Chapter 11 Introduction to Generalized Additive Mixed Models (GAMMs)

When observations are not independent, GAMs can be used to either incorporate:

  • a correlation structure to model autocorrelated residuals, such as:
  • the autoregressive (AR) model
  • the moving average model (MA); or,
  • a combination of both models (ARMA).
  • random effects that model independence among observations from the same site using GAMMs.

That is, in addition to changing the basis as with the nottem example, we can also add complexity to the model by incorporating an autocorrelation structure or mixed effects using the gamm() function in the mgcv package.

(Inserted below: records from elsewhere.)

$ cat src/rtl/bcd_entry_reg.sv
// Four-digit BCD entry shift register; new digits enter at the seconds-units end.
module bcd_entry_reg
   import timer_pkg::*;
(
   input  logic        clk,
   input  logic        rst,
   input  logic        shift,
   input  logic        clear,
   input  logic [3:0]  digit,
   output logic        digit_ok,
   output logic [15:0] entry
);

   assign digit_ok = (digit <= 4'(DIGIT_MAX));

   always_ff @(posedge clk or negedge rst) begin
      if (!rst) begin
         entry <= '0;
      end else if (clear) begin
         entry <= '0;
      end else if (shift && digit_ok) begin
         entry <= {entry[11:0], digit};
      end
   end

endmodule

$ cat src/rtl/timer_control.sv
// Cooking timer controller: keypad entry, start/pause/clear sequencing, alarm beeps.
module timer_control
   import timer_pkg::*;
#(
   parameter int unsigned BEEP_TICKS = BEEP_TICKS_DEFAULT
) (
   input logic            clk,
   input logic            rst,
   timer_control_if.slave tif
);

   localparam int unsigned BW = (BEEP_TICKS < 1) ? 1 : $clog2(BEEP_TICKS + 1);

   state_t        state, state_n;
   logic          load_q, enablen_q;
   logic          load_req, en_req, shift_req, clear_req;
   logic [BW-1:0] beep_cnt;
   logic          beep_last;
   logic [15:0]   entry;
   logic          digit_ok;
   logic          entry_zero;
   logic          key_ok;

   bcd_entry_reg u_entry (
      .clk      (clk),
      .rst      (rst),
      .shift    (shift_req),
      .clear    (clear_req),
      .digit    (tif.key_digit),
      .digit_ok (digit_ok),
      .entry    (entry)
   );

   assign entry_zero = (entry == '0);
   assign key_ok     = tif.key_valid && digit_ok;
   assign beep_last  = (beep_cnt == BW'(BEEP_TICKS - 1));

   // Beep counter idles at zero outside DONE, so it is always clear on entry.
   always_ff @(posedge clk or negedge rst) begin
      if (!rst) begin
         state     <= IDLE;
         load_q    <= 1'b0;
         enablen_q <= 1'b1;
         beep_cnt  <= '0;
      end else begin
         state     <= state_n;
         load_q    <= load_req;
         enablen_q <= ~en_req;
         if (state != DONE) begin
            beep_cnt <= '0;
         end else if (tif.sec_tick) begin
            beep_cnt <= beep_cnt + BW'(1);
         end
      end
   end

   always_comb begin
      state_n = state;
      case (state)
         IDLE:    if (!tif.stop_clear && !tif.start && key_ok) state_n = SETUP;
         SETUP:   if (tif.stop_clear) state_n = IDLE;
                  else if (tif.start && !tif.door_open && !entry_zero) state_n = COOKING;
         COOKING: if (tif.stop_clear || tif.door_open) state_n = PAUSED;
                  else if (tif.sec_tick && tif.timer_zero) state_n = DONE;
         PAUSED:  if (tif.stop_clear) state_n = IDLE;
                  else if (tif.start && !tif.door_open) state_n = COOKING;
         DONE:    if (tif.stop_clear || (tif.sec_tick && beep_last)) state_n = IDLE;
         default: state_n = IDLE;
      endcase
   end

   always_comb begin
      load_req  = 1'b0;
      en_req    = 1'b0;
      shift_req = 1'b0;
      clear_req = 1'b0;
      case (state)
         IDLE: begin
            shift_req = !tif.stop_clear && !tif.start && tif.key_valid;
            clear_req = tif.stop_clear;
         end
         SETUP: begin
            shift_req = !tif.stop_clear && !tif.start && tif.key_valid;
            clear_req = tif.stop_clear;
            load_req  = !tif.stop_clear && tif.start && !tif.door_open && !entry_zero;
         end
         COOKING: en_req = !tif.stop_clear && !tif.door_open && tif.sec_tick && !tif.timer_zero;
         PAUSED: begin
            clear_req = tif.stop_clear;
            load_req  = tif.stop_clear;
         end
         DONE:    clear_req = tif.stop_clear || (tif.sec_tick && beep_last);
         default: ;
      endcase
   end

   assign tif.entry     = entry;
   assign tif.load      = load_q;
   assign tif.enablen   = enablen_q;
   assign tif.cook_on   = (state == COOKING);
   assign tif.alarm     = (state == DONE);
   assign tif.state_out = state;

endmodule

Although we will not be using it here, the gamm4 package can also be used to estimate GAMMs in R.

11.1 Residual autocorrelation

Autocorrelation of residuals refers to the degree of correlation between the residuals (the differences between the actual and predicted values) in a time series model.

In other words, if there is an autocorrelation of residuals in a time series model, it means that there is a pattern or relationship between the residuals at one point in time and the residuals at other points in time.

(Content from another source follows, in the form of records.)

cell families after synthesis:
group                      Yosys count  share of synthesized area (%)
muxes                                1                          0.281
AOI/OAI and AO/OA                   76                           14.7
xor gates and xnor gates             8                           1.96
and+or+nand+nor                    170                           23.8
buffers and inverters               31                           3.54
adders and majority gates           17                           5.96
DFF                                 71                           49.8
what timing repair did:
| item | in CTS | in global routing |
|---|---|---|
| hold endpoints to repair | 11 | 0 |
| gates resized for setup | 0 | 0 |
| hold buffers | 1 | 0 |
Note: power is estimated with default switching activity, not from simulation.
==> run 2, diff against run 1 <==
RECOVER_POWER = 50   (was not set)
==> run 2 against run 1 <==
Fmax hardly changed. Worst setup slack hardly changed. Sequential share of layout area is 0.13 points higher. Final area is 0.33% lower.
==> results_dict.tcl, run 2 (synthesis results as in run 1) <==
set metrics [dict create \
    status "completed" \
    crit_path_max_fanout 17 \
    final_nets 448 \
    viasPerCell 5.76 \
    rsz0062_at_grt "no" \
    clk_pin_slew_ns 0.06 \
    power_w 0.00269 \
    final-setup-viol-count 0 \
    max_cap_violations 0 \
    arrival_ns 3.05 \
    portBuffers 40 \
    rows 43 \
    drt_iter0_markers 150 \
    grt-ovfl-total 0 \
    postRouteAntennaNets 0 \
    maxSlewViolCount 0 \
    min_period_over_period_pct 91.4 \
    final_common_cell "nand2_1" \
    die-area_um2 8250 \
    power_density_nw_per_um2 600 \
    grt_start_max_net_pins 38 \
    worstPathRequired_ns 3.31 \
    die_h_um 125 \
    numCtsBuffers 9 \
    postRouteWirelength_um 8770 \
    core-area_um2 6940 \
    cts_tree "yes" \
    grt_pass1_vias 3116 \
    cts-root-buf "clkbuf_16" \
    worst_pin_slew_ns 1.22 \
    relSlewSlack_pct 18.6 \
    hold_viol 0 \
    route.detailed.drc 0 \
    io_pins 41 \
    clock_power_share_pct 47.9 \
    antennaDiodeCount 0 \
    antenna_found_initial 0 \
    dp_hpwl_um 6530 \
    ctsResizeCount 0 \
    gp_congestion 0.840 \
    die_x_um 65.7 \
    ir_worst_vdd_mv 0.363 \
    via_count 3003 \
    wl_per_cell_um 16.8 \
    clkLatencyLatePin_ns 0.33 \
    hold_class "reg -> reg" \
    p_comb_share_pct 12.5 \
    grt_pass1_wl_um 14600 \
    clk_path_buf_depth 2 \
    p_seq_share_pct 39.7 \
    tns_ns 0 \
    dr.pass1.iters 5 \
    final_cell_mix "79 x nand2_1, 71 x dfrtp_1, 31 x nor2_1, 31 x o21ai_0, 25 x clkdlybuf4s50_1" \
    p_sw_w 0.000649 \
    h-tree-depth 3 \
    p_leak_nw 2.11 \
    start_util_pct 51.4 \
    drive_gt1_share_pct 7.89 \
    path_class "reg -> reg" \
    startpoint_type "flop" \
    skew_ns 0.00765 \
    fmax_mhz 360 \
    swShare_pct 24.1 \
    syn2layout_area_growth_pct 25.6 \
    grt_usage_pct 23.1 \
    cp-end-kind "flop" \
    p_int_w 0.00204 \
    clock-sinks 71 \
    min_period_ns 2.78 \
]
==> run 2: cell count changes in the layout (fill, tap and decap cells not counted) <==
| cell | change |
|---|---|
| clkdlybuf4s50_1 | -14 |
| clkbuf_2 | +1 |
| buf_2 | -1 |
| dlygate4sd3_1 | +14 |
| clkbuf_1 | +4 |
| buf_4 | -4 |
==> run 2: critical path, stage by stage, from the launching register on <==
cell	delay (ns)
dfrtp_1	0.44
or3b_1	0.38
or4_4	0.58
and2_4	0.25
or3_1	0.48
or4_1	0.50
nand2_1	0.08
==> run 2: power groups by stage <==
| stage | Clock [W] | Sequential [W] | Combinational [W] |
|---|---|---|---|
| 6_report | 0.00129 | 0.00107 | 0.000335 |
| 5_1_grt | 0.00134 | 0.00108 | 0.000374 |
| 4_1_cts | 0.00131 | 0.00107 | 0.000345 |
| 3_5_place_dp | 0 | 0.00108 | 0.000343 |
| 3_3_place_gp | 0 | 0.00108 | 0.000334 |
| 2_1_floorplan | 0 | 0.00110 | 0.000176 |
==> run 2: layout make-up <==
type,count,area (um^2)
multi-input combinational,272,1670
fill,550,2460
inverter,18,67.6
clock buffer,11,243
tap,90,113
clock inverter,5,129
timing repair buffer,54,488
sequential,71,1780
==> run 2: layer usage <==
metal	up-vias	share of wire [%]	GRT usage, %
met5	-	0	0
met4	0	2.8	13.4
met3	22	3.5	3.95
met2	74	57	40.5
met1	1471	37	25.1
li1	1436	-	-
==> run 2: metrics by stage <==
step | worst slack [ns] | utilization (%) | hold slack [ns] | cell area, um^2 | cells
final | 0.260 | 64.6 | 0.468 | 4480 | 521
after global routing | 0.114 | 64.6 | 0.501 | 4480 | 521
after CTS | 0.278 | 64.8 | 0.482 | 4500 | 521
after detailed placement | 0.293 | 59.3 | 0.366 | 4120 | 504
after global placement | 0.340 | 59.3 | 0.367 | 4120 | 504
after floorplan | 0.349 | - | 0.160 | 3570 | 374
--- config.mk ---
export PLATFORM = sky130hd
export DESIGN_NAME = shared_reg_arbiter_flat
export DESIGN_NICKNAME = d
export VERILOG_FILES = /design/src/rtl/shared_reg_arbiter_if.sv /design/src/rtl/shared_reg_arbiter.sv /design/src/flat_wrapper.sv
export SDC_FILE = /design/constraint.sdc
export NUM_CORES = 1
export LEC_CHECK = 0
export CELL_PAD_IN_SITES_DETAIL_PLACEMENT = 1
export CELL_PAD_IN_SITES_GLOBAL_PLACEMENT = 1
export CORE_MARGIN = 2
export CORE_UTILIZATION = 28
export CTS_CLUSTER_SIZE = 40
export DETAILED_ROUTE_END_ITERATION = 6
export PLACE_DENSITY_LB_ADDON = 0.05
export SLEW_MARGIN = 25
export SYNTH_ARGS = -nofsm -noshare
export SYNTH_HDL_FRONTEND = slang
export SYNTH_SLANG_ARGS = --single-unit
--- constraint.sdc ---
create_clock -name clock -period 3.24 [get_ports clock]
set_input_delay 0.648 -clock clock [delete_from_list [all_inputs] [get_ports clock]]
set_output_delay 0.648 -clock clock [all_outputs]
set_load 0.01 [all_outputs]
--- src/rtl/shared_reg_arbiter_if.sv ---
// Bundle for the shared-register write port: requester handshake plus
// register observation outputs. "master" is the requester/observer side,
// "slave" is the arbiter side. Clock and reset stay outside the bundle.
//   clear       : synchronous clear of the shared register (active-high)
//   reqValid    : per-requester write request
//   reqData     : packed write data, requester i at [i*WIDTH +: WIDTH]
//   reqReady    : one-hot (or zero) grant, combinational
//   q           : shared register value
//   lastGrant   : index of the most recently committed requester
//   commitCount : number of committed writes, wraps silently
//   busy        : high for the cycle after any commit
interface shared_reg_arbiter_if #(
  parameter int NUM_REQ   = 4,
  parameter int WIDTH     = 8,
  parameter int CNT_WIDTH = 8
);
  localparam int IDX_W = (NUM_REQ > 1) ? $clog2(NUM_REQ) : 1;

  logic                     clear;
  logic [NUM_REQ-1:0]       reqValid;
  logic [NUM_REQ*WIDTH-1:0] reqData;
  logic [NUM_REQ-1:0]       reqReady;
  logic [WIDTH-1:0]         q;
  logic [IDX_W-1:0]         lastGrant;
  logic [CNT_WIDTH-1:0]     commitCount;
  logic                     busy;

  modport master (
    output clear, reqValid, reqData,
    input  reqReady, q, lastGrant, commitCount, busy
  );

  modport slave (
    input  clear, reqValid, reqData,
    output reqReady, q, lastGrant, commitCount, busy
  );
endinterface

--- src/rtl/shared_reg_arbiter.sv ---
// Purpose : round-robin arbiter committing one of NUM_REQ writers per cycle
//           into a single shared WIDTH-bit register.
// Latency : grant is combinational; committed data appears on q one cycle
//           after the accept edge.
// Backpressure: at most one requester sees reqReady; losers simply keep
//           valid asserted. Clear and reset force reqReady low.
// Ports   : clock, io_resetNegate (sync, active-low), io (slave modport of
//           shared_reg_arbiter_if carrying requests, grant and register state).
module shared_reg_arbiter #(
  parameter int NUM_REQ   = 4,
  parameter int WIDTH     = 8,
  parameter int CNT_WIDTH = 8
) (
  input  logic                 clock,
  input  logic                 io_resetNegate,
  shared_reg_arbiter_if.slave  io
);
  localparam int IDX_W = (NUM_REQ > 1) ? $clog2(NUM_REQ) : 1;
  localparam logic [IDX_W:0]   NUM_REQ_W = (IDX_W+1)'(NUM_REQ);
  localparam logic [IDX_W-1:0] LAST_IDX  = IDX_W'(NUM_REQ - 1);

  logic [IDX_W-1:0]   pointer;
  logic [IDX_W-1:0]   grantIdx;
  logic               found;
  logic [IDX_W:0]     sum;
  logic [IDX_W-1:0]   cand;
  logic [NUM_REQ-1:0] readyVec;
  logic               accept;
  logic [WIDTH-1:0]   grantData;

  // Scan valids starting at the pointer, wrapping modulo NUM_REQ. The extra
  // sum bit keeps the wrap correct for non-power-of-two NUM_REQ.
  always_comb begin
    grantIdx = '0;
    found    = 1'b0;
    sum      = '0;
    cand     = '0;
    readyVec = '0;
    for (int k = 0; k < NUM_REQ; k++) begin
      sum = {1'b0, pointer} + (IDX_W+1)'(k);
      if (sum >= NUM_REQ_W) begin
        sum = sum - NUM_REQ_W;
      end
      cand = sum[IDX_W-1:0];
      if (!found && io.reqValid[cand]) begin
        found    = 1'b1;
        grantIdx = cand;
      end
    end
    // Reset and clear both suppress the grant so nothing looks accepted.
    if (found && io_resetNegate && !io.clear) begin
      readyVec[grantIdx] = 1'b1;
    end
  end

  assign io.reqReady = readyVec;
  assign accept      = |(readyVec & io.reqValid);
  assign grantData   = io.reqData[grantIdx*WIDTH +: WIDTH];

  // Priority: reset > clear > commit > hold.
  always_ff @(posedge clock) begin
    if (!io_resetNegate) begin
      io.q           <= '0;
      pointer        <= '0;
      io.lastGrant   <= '0;
      io.commitCount <= '0;
      io.busy        <= 1'b0;
    end else if (io.clear) begin
      io.q    <= '0;
      io.busy <= 1'b0;
    end else if (accept) begin
      io.q           <= grantData;
      io.lastGrant   <= grantIdx;
      pointer        <= (grantIdx == LAST_IDX) ? '0 : grantIdx + 1'b1;
      io.commitCount <= io.commitCount + 1'b1;
      io.busy        <= 1'b1;
    end else begin
      io.busy <= 1'b0;
    end
  end
endmodule

--- src/flat_wrapper.sv ---
// flat-port wrapper written by rule: the top's interface ports become plain ports
module shared_reg_arbiter_flat 
#(
  parameter int NUM_REQ   = 4,
  parameter int WIDTH     = 8,
  parameter int CNT_WIDTH = 8
)
  (clock, io_resetNegate, io_clear, io_reqValid, io_reqData, io_reqReady, io_q, io_lastGrant, io_commitCount, io_busy);
  shared_reg_arbiter_if #(.NUM_REQ(NUM_REQ), .WIDTH(WIDTH), .CNT_WIDTH(CNT_WIDTH)) io_i ();
  input  logic clock;
  input  logic io_resetNegate;
  input wire logic [$bits(io_i.clear)-1:0] io_clear;
  input wire logic [$bits(io_i.reqValid)-1:0] io_reqValid;
  input wire logic [$bits(io_i.reqData)-1:0] io_reqData;
  output wire logic [$bits(io_i.reqReady)-1:0] io_reqReady;
  output wire logic [$bits(io_i.q)-1:0] io_q;
  output wire logic [$bits(io_i.lastGrant)-1:0] io_lastGrant;
  output wire logic [$bits(io_i.commitCount)-1:0] io_commitCount;
  output wire logic [$bits(io_i.busy)-1:0] io_busy;
  assign io_i.clear = io_clear;
  assign io_i.reqValid = io_reqValid;
  assign io_i.reqData = io_reqData;
  assign io_reqReady = io_i.reqReady;
  assign io_q = io_i.q;
  assign io_lastGrant = io_i.lastGrant;
  assign io_commitCount = io_i.commitCount;
  assign io_busy = io_i.busy;
  shared_reg_arbiter #(.NUM_REQ(NUM_REQ), .WIDTH(WIDTH), .CNT_WIDTH(CNT_WIDTH)) u_core (.clock(clock), .io_resetNegate(io_resetNegate), .io(io_i));
endmodule
Word-level counts from Yosys, hierarchy flattened
Cells that the tools add are included.

Bits in registers: 21. Logic and storage cells: 67.

Mux-type cells: 25. Magnitude comparators: 10. Add/sub/neg operators: 9. Shifts and indexed selects: 1. Reduce and logical (&&, ||, !) cells: 13. Bitwise logic cells: 3. Equal/unequal tests: 1.

Operators with widths (count): $shiftx 32x6->8 (1); $mux 2 (9); $lt 2x3->1 const B (5); $mux 1 (10); $ge 3x3->1 const B (3); $add 8x1->8 const B (1); $bmux 1 s2 (4); $sub 2x1->2 const B (4); $add 2x2->3 const B (2); $logic_and 1x1->1 (6); $and 4x4->4 (1); $logic_not 1->1 (4); $mux 4 (1); $reduce_or 4->1 (1); $add 2x1->3 const B (1); $ge 2x3->1 const B (1); $add 2x1->2 const B (1); $demux 1 s2 (1); $eq 2x2->1 const B (1); $ge 2x1->1 const B (1); $not 1->1 (2); $reduce_and 2->1 (1); $reduce_or 2->1 (1).

Logic depth before layout (Yosys ltp)
Word-level depth: 22. Mapped depth: 13.

Worst setup path after synthesis
No wires, ideal clock.

Path kind: in2reg. Start point: input port io_reqValid[2]. End point: register u_core.io.q[6]. Arrival time: 2.959 ns. Path buffers: 3. Path slack: 0.194 ns. Setup time: 0.087 ns. Stages on the path: 13. Path through: nor2b_2 -> a311oi_4 -> or2_2 -> inv_2 -> buf_2 -> ha_1 -> a22oi_1 -> inv_1 -> o31ai_2 -> buf_2 -> buf_1 -> nand3_1 -> o31ai_1.

Word-level cells in the longest chain between the ends: 19.

RTL lines: from (decl) (RTL line flat_wrapper.sv:13) `input wire logic [$bits(io_i.reqValid)-1:0] io_reqValid;`; $bmux 1 s2 (RTL line shared_reg_arbiter.sv:45) `if (!found && io.reqValid[cand]) begin`; $mux 1 (implied by the code) (RTL line shared_reg_arbiter.sv:45); $mux 1 (RTL line shared_reg_arbiter.sv:45); $logic_not 1->1 (RTL line shared_reg_arbiter.sv:45); $logic_and 1x1->1 (RTL line shared_reg_arbiter.sv:45); $mux 1 (RTL line shared_reg_arbiter.sv:45); $logic_not 1->1 (RTL line shared_reg_arbiter.sv:45); $logic_and 1x1->1 (RTL line shared_reg_arbiter.sv:45); (+3 left out); $mux 2 (RTL line shared_reg_arbiter.sv:45); $lt 2x3->1 (implied by the code) or $ge 2x1->1 (tied branches) (RTL line shared_reg_arbiter.sv:52) `readyVec[grantIdx] = 1'b1;`; $logic_and 1x1->1 (implied by the code) (RTL line shared_reg_arbiter.sv:52); $mux 1 (implied by the code) (RTL line shared_reg_arbiter.sv:52); $demux 1 s2; $mux 4 (RTL line shared_reg_arbiter.sv:51) `if (found && io_resetNegate && !io.clear) begin`; $and 4x4->4 (RTL line shared_reg_arbiter.sv:57) `assign accept = |(readyVec & io.reqValid);`; $reduce_or 4->1 (RTL line shared_reg_arbiter.sv:57); to (signal assigned) (RTL line shared_reg_arbiter.sv:72) `io.q <= grantData;`; to (decl) (RTL line shared_reg_arbiter_if.sv:35) `output reqReady, q, lastGrant, commitCount, busy`.

Parallel ways exist; a longest one is shown, timed or not. The select of a mux whose other input is x is not followed. A chain may end at the register's enable or synchronous reset.

Final worst setup path
Start point: input port io_reqValid[2]. End point: output port io_reqReady[2].

Word-level cells in the longest chain between the ends: 17.

RTL lines: $bmux 1 s2 (RTL line shared_reg_arbiter.sv:45); $mux 1 (implied by the code) (RTL line shared_reg_arbiter.sv:45); $mux 1 (RTL line shared_reg_arbiter.sv:45); $logic_not 1->1 (RTL line shared_reg_arbiter.sv:45); $logic_and 1x1->1 (RTL line shared_reg_arbiter.sv:45); $mux 1 (RTL line shared_reg_arbiter.sv:45); $logic_not 1->1 (RTL line shared_reg_arbiter.sv:45); $logic_and 1x1->1 (RTL line shared_reg_arbiter.sv:45); $mux 1 (RTL line shared_reg_arbiter.sv:45); $logic_not 1->1 (RTL line shared_reg_arbiter.sv:45); $logic_and 1x1->1 (RTL line shared_reg_arbiter.sv:45); $mux 2 (RTL line shared_reg_arbiter.sv:45); $lt 2x3->1 (implied by the code) or $ge 2x1->1 (tied branches) (RTL line shared_reg_arbiter.sv:52); $logic_and 1x1->1 (implied by the code) (RTL line shared_reg_arbiter.sv:52); $mux 1 (implied by the code) (RTL line shared_reg_arbiter.sv:52); $demux 1 s2; $mux 4 * (RTL line shared_reg_arbiter.sv:51); to (decl) (RTL line flat_wrapper.sv:15) `output wire logic [$bits(io_i.reqReady)-1:0] io_reqReady;`.

Every way passes the cells marked *; elsewhere a longest branch is shown, timed or not. The select of a mux whose other input is x is not followed.

==> out/metrics.yaml <==
drt:
  drc_errors: 0
  drt_pass1_iterations: 4
  wl_per_cell_um: 16.1
  vias: 1423
  wl_met3_um: 258
  met2_length_um: 2180
  routedLengthMet1_um: 1860
  vias_per_cell: 5.27
  ant_nets: 0
  drt_wl_total_um: 4340
  drt_iter0_markers: 41
  routed.top_layer: "met4"
sta:
  setup_viol: 0
  grt_setup_unrepaired: "no"
  worst_pin_slew_ns: 0.328
  fmax_mhz: 321
  final.setup.worst_slack_ns: 0.130
  hold_violations: 0
  layout_min_cycle_time_ns: 3.11
  period_share_pct: 96.0
  slew_headroom_pct: 77.8
  setup_tns_ns: 0
  maxSlewViolCount: 0
  fin_worst_skew_ns: 0.00197
  hold_slack_ns: 0.476
placement:
  dp_hpwl_um: 3340
  dp.cells: 264
  place_ws_ns: -0.118
  portBuffers: 61
  place.gp.congestion: 0.891
  placedInstanceArea_um2: 2040
setup_path:
  crit_start: "io_reqValid[2]"
  regToRegEndpoint: "u_core.pointer[1]"
  crit_type: "in2out"
  timing.critical_path.to: "io_reqReady[2]"
  regToRegSetupSlack_ns: 0.69
  timing.rr.start: "u_core.pointer[1]"
  rr_worst_depth: 11
  start_kind: "input port"
  crit_path_max_fanout: 4
  crit_path_end_kind: "output pin"
  cp.arrival_ns: 2.46
  worstPathRequired_ns: 2.59
cells_and_area:
  fin_util_pct: 48.7
  instances_no_fill: 270
  nets: 261
  fin_area_um2: 2120
  syn2layout_area_growth_pct: 67.8
  fillCellCount: 519
  drive_above_1_share_pct: 14.2
  diodes: 0
yosys:
  synth-seq-cells: 21
  synth_area_leader_cell: "dfxtp_1"
  avgSynthCellArea_um2: 8.78
  synth.most_common_cell: "dfxtp_1"
  synth_edf_count: 0
  syn_nets: 186
  syn_inst: 144
  syn_area_um2: 1260
  ys_seq_area_share_pct: 33.2
  ys_top_cells_by_count: "21 x dfxtp_1, 17 x a211oi_1, 16 x o21a_1"
  ys_warn_count: 0
  synthTopCellsByArea: "dfxtp_1 33%, a211oi_1 10%, o21a_1 9.5%"
  async_flop_share_pct: 0
  ys.flop_type: "dfxtp_1"
  yosysTopAreaCellShare_pct: 33.2
  synth.distinct_cells: 39
floorplan:
  dieArea_um2: 5070
  fp.dieH_um: 71.2
  core-area_um2: 4350
  initial_utilization_pct: 29.1
  io_pins: 62
  num_rows: 24
  die_w_um: 71.2
power_and_ir_drop:
  p_per_area_nw_per_um2: 341
  power.leakage_nw: 0.811
  ir_worst_vdd_v: 0.000243
  power_mw: 0.724
clocking:
  clock-sinks: 21
  cts_made_buffers: 3
  htree_num_levels: 1
  clock_latency_ns: 0.27
  cts_max_path_buffers: 2
  cts-root-buf: "clkbuf_8"
  cts_tree: "yes"
  clkTransAtPathRegs_ns: 0.08
global_routing:
  grt_overflow_total: 0
  antenna_found_initial: 0
  grt_pass1_wl_um: 7110
  grt_max_degree: 19
  first_global_vias: 1491
  grt_usage_pct: 17.3
hold_path:
  min_path_type: "reg2reg"
flow_run:
  cap_violations: 0
run_status:
  run_status: "completed"
[registers in the layout, summed over array words and instances (netlist names)]
register / cells
u_core.io.commitCount: 8
u_core.io.q: 8
u_core.io.lastGrant: 2
u_core.pointer: 2
u_core.io.busy: 1
[repair_timing]
item / 4_1_cts / 5_1_grt
setup endpoints to repair: 3 / 9
hold buffers: 0 / 0
pin swaps: 2 / 1
gates resized for setup: 7 / 3
setup buffers: 2 / 0
[cells in the final DEF (no fill, tap or decap), types with 3 or more instances in the layout]
cell type and instances:
a211oi_1 16, and2_1 3, and3_1 3, buf_4 17, clkbuf_8 3, clkdlybuf4s50_1 57, dfxtp_1 21, dlygate4sd2_1 3
inv_1 4, mux2i_1 3, nand2_1 7, nand2b_1 4, nand3_1 9, nor2_1 3, o21a_1 16, o311ai_0 3
o31ai_1 9, o41ai_1 3
[worst min-delay path by stage]
stage	end	slack [ns]	start	cells past startpoint
after floorplan	u_core.io.lastGrant[0]	0.49	u_core.io.lastGrant[0]	2
after global placement	u_core.io.q[0]	0.46	u_core.io.q[0]	2
after detailed placement	u_core.io.q[6]	0.47	u_core.io.q[6]	2
after CTS	u_core.io.q[6]	0.48	u_core.io.q[6]	2
after global routing	u_core.io.q[5]	0.50	u_core.io.q[5]	2
final	u_core.io.q[1]	0.48	u_core.io.q[1]	2
[layout make-up]
| class | count | area, µm² | area share, % |
|---|---|---|---|
| Inverter | 7 | 26.3 | 1.24 |
| Tap cell | 52 | 65.1 | 3.07 |
| Timing Repair Buffer | 79 | 757 | 35.7 |
| Clock buffer | 4 | 45.0 | 2.12 |
| Sequential cell | 21 | 420 | 19.8 |
| Multi-Input combinational cell | 107 | 808 | 38.1 |
[metal layers]
| metal | global-route usage [%] | up-vias |
|---|---|---|
| met1 | 21.7 | 679 |
| met5 | 0 | - |
| met3 | 2.67 | 4 |
| li1 | - | 694 |
| met4 | 5.45 | 0 |
| met2 | 30.5 | 46 |
[logic make-up (layout without fill, tap and decap cells)]
kind of cell | Yosys count | in the layout | share of synthesized area (%)
compound gates | 62 | 62 | 38.3
flops | 21 | 21 | 33.2
mux | 3 | 3 | 2.37
buf+inv | 16 | 90 | 5.93
fa+ha+maj | 3 | 3 | 2.97
xor+xnor | 1 | 1 | 0.693
simple gates | 38 | 38 | 16.5
[worst max-delay path: stages]
cell and delay [ns]:
clkdlybuf4s50_1 0.42, nor2b_4 0.15, a21o_1 0.18, a211oi_4 0.27, buf_4 0.16, inv_2 0.03, ha_1 0.19, and2_1 0.13
dlygate4sd2_1 0.27
[power by group]
group,total [mW],switching (mW),internal [mW],leakage (nW)
Combinational,0.257,0.115,0.143,0.617
Clock,0.182,0.0941,0.0879,0.0228
Sequential,0.284,0.0108,0.274,0.171
Note: power is estimated with default switching activity, not from simulation.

Autocorrelation of residuals is usually measured using the ACF (autocorrelation function) and pACF (partial autocorrelation function) graphs, which show the correlation between residuals at different lags.

11.1.0.1 The autocorrelation function

The autocorrelation function (ACF) of a stationary time series can be defined using the following equation:

\[ACF(k) = Corr(Y_t, Y_{t-k})\] where \(Y_t\) is the value of the time series at time \(t\), \(Y_{t-k}\) is the value of the time series at time \(t-k\), and \(Corr()\) is the correlation coefficient between two random variables.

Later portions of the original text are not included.